Ten days after he tested positive for COVID-19, US President Donald Trump addressed supporters at the White House.

U.S. President Donald Trump addressed supporters from a White House balcony on Saturday, his first public appearance since he tested positive for COVID-19 on October 1. [Tom Brenner/Reuters]
U.S. President Donald Trump addressed supporters from a White House balcony on Saturday, his first public appearance since he tested positive for COVID-19 on October 1. [Tom Brenner/Reuters]

Donald Trump held his first public event Saturday since being diagnosed with COVID-19, as the United States president seeks to show the public he is fit to resume campaigning ahead of the November 3 elections.
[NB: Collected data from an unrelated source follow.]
<file path="config.mk">
export PLATFORM = sky130hd
export DESIGN_NAME = bip_control_flat
export DESIGN_NICKNAME = d
export VERILOG_FILES = /design/src/rtl/bip_pkg.sv /design/src/rtl/bip_if.sv /design/src/rtl/bip_decoder.sv /design/src/rtl/bip_control.sv /design/src/flat_wrapper.sv
export SDC_FILE = /design/constraint.sdc
export NUM_CORES = 1
export LEC_CHECK = 0
export BUFFER_PORTS_ARGS = -buffer_cell sky130_fd_sc_hd__clkbuf_2
export CAP_MARGIN = 40
export CORE_ASPECT_RATIO = 1.2
export CORE_UTILIZATION = 45
export CTS_CLUSTER_SIZE = 40
export DETAILED_ROUTE_END_ITERATION = 10
export PLACE_DENSITY_LB_ADDON = 0.08
export SLEW_MARGIN = 20
export SYNTH_ARGS = -nofsm -noshare
export SYNTH_HDL_FRONTEND = slang
export SYNTH_SLANG_ARGS = --single-unit
</file>
<file path="constraint.sdc">
create_clock -name i_clock -period 1.4 [get_ports i_clock]
set_input_delay 0.14 -clock i_clock [delete_from_list [all_inputs] [get_ports i_clock]]
set_output_delay 0.14 -clock i_clock [all_outputs]
set_load 0.02 [all_outputs]
</file>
Trump was not wearing a mask as he addressed a crowd of a few hundred cheering supporters Saturday afternoon from a White House balcony, where he spoke about “law and order” issues in the country.
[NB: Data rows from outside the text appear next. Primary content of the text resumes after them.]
**config.mk**
```make
export PLATFORM = sky130hd
export DESIGN_NAME = garbage_spawner
export DESIGN_NICKNAME = d
export VERILOG_FILES = /design/src/rtl/garbage_spawner.sv
export SDC_FILE = /design/constraint.sdc
export NUM_CORES = 1
export LEC_CHECK = 0
export BUFFER_PORTS_ARGS = -buffer_cell sky130_fd_sc_hd__buf_2
export CAP_MARGIN = 0
export CORE_UTILIZATION = 35
export CTS_CLUSTER_SIZE = 25
export DETAILED_ROUTE_END_ITERATION = 7
export PLACE_DENSITY = 0.5
export SLEW_MARGIN = 20
export SYNTH_ARGS = -nofsm -noshare
export SYNTH_HDL_FRONTEND = slang
export SYNTH_SLANG_ARGS = --single-unit
```
**constraint.sdc**
```tcl
create_clock -name CLOCK_50 -period 7 [get_ports CLOCK_50]
set_clock_uncertainty 0.15 [all_clocks]
set_input_delay 0 -clock CLOCK_50 [delete_from_list [all_inputs] [get_ports CLOCK_50]]
set_output_delay 0 -clock CLOCK_50 [all_outputs]
set_load 0.02 [all_outputs]
```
“I’m honoured to welcome you. We call this a peaceful protest in the White House in support of the incredible men and women of law enforcement and all of the people that work so well with us,” Trump said.

The speech came after White House physician Sean Conley said the president could once again hold public events as of Saturday, 10 days after he tested positive for COVID-19.
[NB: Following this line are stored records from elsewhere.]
$ cat config.mk
export PLATFORM = sky130hd
export DESIGN_NAME = debug_view_sequencer_flat
export DESIGN_NICKNAME = d
export VERILOG_FILES = /design/src/rtl/debug_view_pkg.sv /design/src/rtl/debug_view_sequencer_if.sv /design/src/rtl/key_debounce.sv /design/src/rtl/debug_view_sequencer.sv /design/src/flat_wrapper.sv
export SDC_FILE = /design/constraint.sdc
export NUM_CORES = 1
export LEC_CHECK = 0
export CORE_UTILIZATION = 41
export CTS_BUF_LIST = sky130_fd_sc_hd__clkbuf_4
export CTS_CLUSTER_SIZE = 30
export DETAILED_ROUTE_END_ITERATION = 8
export PLACE_DENSITY = 0.69
export SYNTH_ARGS = -nofsm -noshare
export SYNTH_HDL_FRONTEND = slang
export SYNTH_HIERARCHICAL = 1
export SYNTH_SLANG_ARGS = --single-unit
$ cat constraint.sdc
create_clock -name CLK -period 6.4 [get_ports CLK]
set_input_delay 1.92 -clock CLK [delete_from_list [all_inputs] [get_ports CLK]]
set_output_delay 1.92 -clock CLK [all_outputs]
set_load 0.03 [all_outputs]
The US Centers for Disease Control and Prevention (CDC) says people infected with COVID-19 can see others 10 days after their symptoms first appeared, provided their symptoms are improving and they have not had a fever for at least 24 hours without the use of medication.

But public health experts have cautioned against holding large public events where congregants do not wear masks to prevent the potential spread of the novel coronavirus – and some observers questioned Trump’s decision to hold Saturday’s address.

Trump returned to the White House on October 5 after receiving COVID-19 treatment at Walter Reed hospital [Alex Brandon/AP]

The country’s top infectious disease expert, Dr Anthony Fauci, on Friday said an event held late last month in the White House Rose Garden for Trump’s Supreme Court nominee, Amy Coney Barrett, was a “superspreader event” that is believed to have infected numerous people.

“I was not surprised to see a super-spreader event given the circumstances. Crowded, congregate setting, not wearing masks. It is not surprising to see an outbreak,” Fauci told The Associated Press news agency.

Maeve Reston, a CNN political reporter, said White House safety protocols did not appear to have changed much since Trump tested positive for COVID-19. An unnamed source told CNN that Saturday’s event attendees would be subject to temperature checks.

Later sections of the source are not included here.